Rupture of the anterior cruciate ligament (ACL) is a common injury in football, netball, tennis, skiing and other sports.
The ACL, one of four ligaments in your knee, can tear if you suddenly stop or change direction, or if you land badly from a jump. And although the injury can be successfully treated, many people who suffer an ACL injury will go on to develop post-traumatic osteoarthritis.
A new study helps to show how osteoarthritis may arise after ACL injury.
US researchers recruited 30 athletes who underwent gait analysis six months after ACL reconstruction.
They found that the knee adduction moment (generated by the combination of the ground reaction force that passes medial to the centre of the knee joint, and the perpendicular distance of this force from the centre of the joint) has a considerable influence on joint contact forces after surgery.

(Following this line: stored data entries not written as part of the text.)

### src/rtl/vbi_pkg.sv
package vbi_pkg;
  localparam int unsigned WORD_W = 32;
  localparam int unsigned VB_BIT = 0;

  typedef enum logic {
    SEL_STATUS = 1'b0,
    SEL_ENABLE = 1'b1
  } reg_sel_e;

  function automatic logic [WORD_W-1:0] clear_mask(input logic variant);
    return variant ? 32'hFC08_0EFF : 32'h000F_040F;
  endfunction
endpackage

### src/rtl/vbi_frame_tick.sv
module vbi_frame_tick #(
  parameter int unsigned PERIOD = 1_666_667
) (
  input  logic clk_i,
  input  logic rst_ni,
  input  logic restart_i,
  input  logic stop_i,
  input  logic run_i,
  output logic tick_o
);
  localparam int unsigned CNT_W = (PERIOD > 1) ? $clog2(PERIOD) : 1;
  localparam logic [CNT_W-1:0] LAST = CNT_W'(PERIOD - 1);

  logic [CNT_W-1:0] cnt_q;
  logic             at_last;

  assign at_last = (cnt_q == LAST);
  // a write to the enable word overrides any tick in flight
  assign tick_o  = run_i && at_last && !restart_i && !stop_i;

  always_ff @(posedge clk_i or negedge rst_ni) begin
    if (!rst_ni)                     cnt_q <= '0;
    else if (restart_i || stop_i)    cnt_q <= '0;
    else if (!run_i || at_last)      cnt_q <= '0;
    else                             cnt_q <= cnt_q + 1'b1;
  end
endmodule

### src/rtl/vbi_status_reg.sv
module vbi_status_reg #(
  parameter int unsigned W       = 32,
  parameter logic [W-1:0] SRC_MASK = 1
) (
  input  logic         clk_i,
  input  logic         rst_ni,
  input  logic [W-1:0] set_i,
  input  logic [W-1:0] clr_i,
  output logic [W-1:0] status_o
);
  for (genvar i = 0; i < W; i++) begin : g_bit
    if (SRC_MASK[i]) begin : g_src
      logic q;
      always_ff @(posedge clk_i or negedge rst_ni) begin
        if (!rst_ni)       q <= 1'b0;
        else if (set_i[i]) q <= 1'b1;   // set beats clear
        else if (clr_i[i]) q <= 1'b0;
      end
      assign status_o[i] = q;
    end else begin : g_nosrc
      logic unused_set;
      assign unused_set  = set_i[i];
      assign status_o[i] = 1'b0;
    end
  end

  logic unused_clr;
  assign unused_clr = ^(clr_i & ~SRC_MASK);
endmodule

### src/rtl/vbi_top.sv
module vbi_top
  import vbi_pkg::*;
#(
  parameter int unsigned TICK_CYCLES = 1_666_667,
  parameter logic        VARIANT     = 1'b0
) (
  input  logic              clk_i,
  input  logic              rst_ni,
  input  logic              bus_we_i,
  input  logic              bus_sel_i,
  input  logic [WORD_W-1:0] bus_wdata_i,
  output logic [WORD_W-1:0] bus_rdata_o,
  output logic              irq_o
);
  localparam logic [WORD_W-1:0] CLR_MASK = clear_mask(VARIANT);
  localparam logic [WORD_W-1:0] VB_MASK  = WORD_W'(1) << VB_BIT;

  logic [WORD_W-1:0] en_q;
  logic [WORD_W-1:0] status_q;
  logic [WORD_W-1:0] set_vec;
  logic [WORD_W-1:0] clr_vec;
  logic              en_wr, st_wr, vb_on_wr, vb_off_wr, vb_tick;

  assign en_wr     = bus_we_i && (reg_sel_e'(bus_sel_i) == SEL_ENABLE);
  assign st_wr     = bus_we_i && (reg_sel_e'(bus_sel_i) == SEL_STATUS);
  assign vb_on_wr  = en_wr &&  bus_wdata_i[VB_BIT];
  assign vb_off_wr = en_wr && !bus_wdata_i[VB_BIT];

  always_ff @(posedge clk_i or negedge rst_ni) begin
    if (!rst_ni)    en_q <= '0;
    else if (en_wr) en_q <= bus_wdata_i;
  end

  vbi_frame_tick #(.PERIOD(TICK_CYCLES)) u_tick (
    .clk_i     (clk_i),
    .rst_ni    (rst_ni),
    .restart_i (vb_on_wr),
    .stop_i    (vb_off_wr),
    .run_i     (en_q[VB_BIT]),
    .tick_o    (vb_tick)
  );

  assign set_vec = (vb_on_wr || vb_tick) ? VB_MASK : '0;
  assign clr_vec = st_wr ? (bus_wdata_i & CLR_MASK) : '0;

  vbi_status_reg #(.W(WORD_W), .SRC_MASK(VB_MASK)) u_status (
    .clk_i    (clk_i),
    .rst_ni   (rst_ni),
    .set_i    (set_vec),
    .clr_i    (clr_vec),
    .status_o (status_q)
  );

  assign bus_rdata_o = (reg_sel_e'(bus_sel_i) == SEL_ENABLE) ? en_q : status_q;
  assign irq_o       = |(status_q & en_q);
endmodule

According to the study, published in the Journal of Orthopaedic Research, this finding may provide a critical clue to understanding the mechanical pathway of post-traumatic osteoarthritis after ACL injury.

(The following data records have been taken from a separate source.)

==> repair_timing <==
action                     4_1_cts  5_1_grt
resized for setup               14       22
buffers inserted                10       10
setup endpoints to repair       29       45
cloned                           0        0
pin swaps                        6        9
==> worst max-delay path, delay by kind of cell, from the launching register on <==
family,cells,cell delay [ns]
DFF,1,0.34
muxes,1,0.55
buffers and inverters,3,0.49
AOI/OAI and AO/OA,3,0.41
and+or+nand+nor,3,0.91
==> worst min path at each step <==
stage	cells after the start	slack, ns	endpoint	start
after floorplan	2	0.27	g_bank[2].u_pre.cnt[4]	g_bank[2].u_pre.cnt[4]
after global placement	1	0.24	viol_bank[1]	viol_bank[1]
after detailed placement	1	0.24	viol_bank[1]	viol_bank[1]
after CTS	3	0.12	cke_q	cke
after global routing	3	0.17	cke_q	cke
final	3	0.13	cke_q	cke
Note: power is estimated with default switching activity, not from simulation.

“Not only does this work demonstrate the important role of aberrant joint mechanics in post-traumatic osteoarthritis development, but it also indicates that its development is potentially preventable and not inevitable,” commented Dr Elizabeth Wellsandt, lead author of the study, which was supported by the US-based National Institute of Arthritis and Musculoskeletal and Skin Diseases (NIAMS) and National Institutes of Health.
Further research is needed to identify other driving factors of joint loading in ACL-injured limbs and to help develop new therapies to prevent post-traumatic osteoarthritis, the researchers said.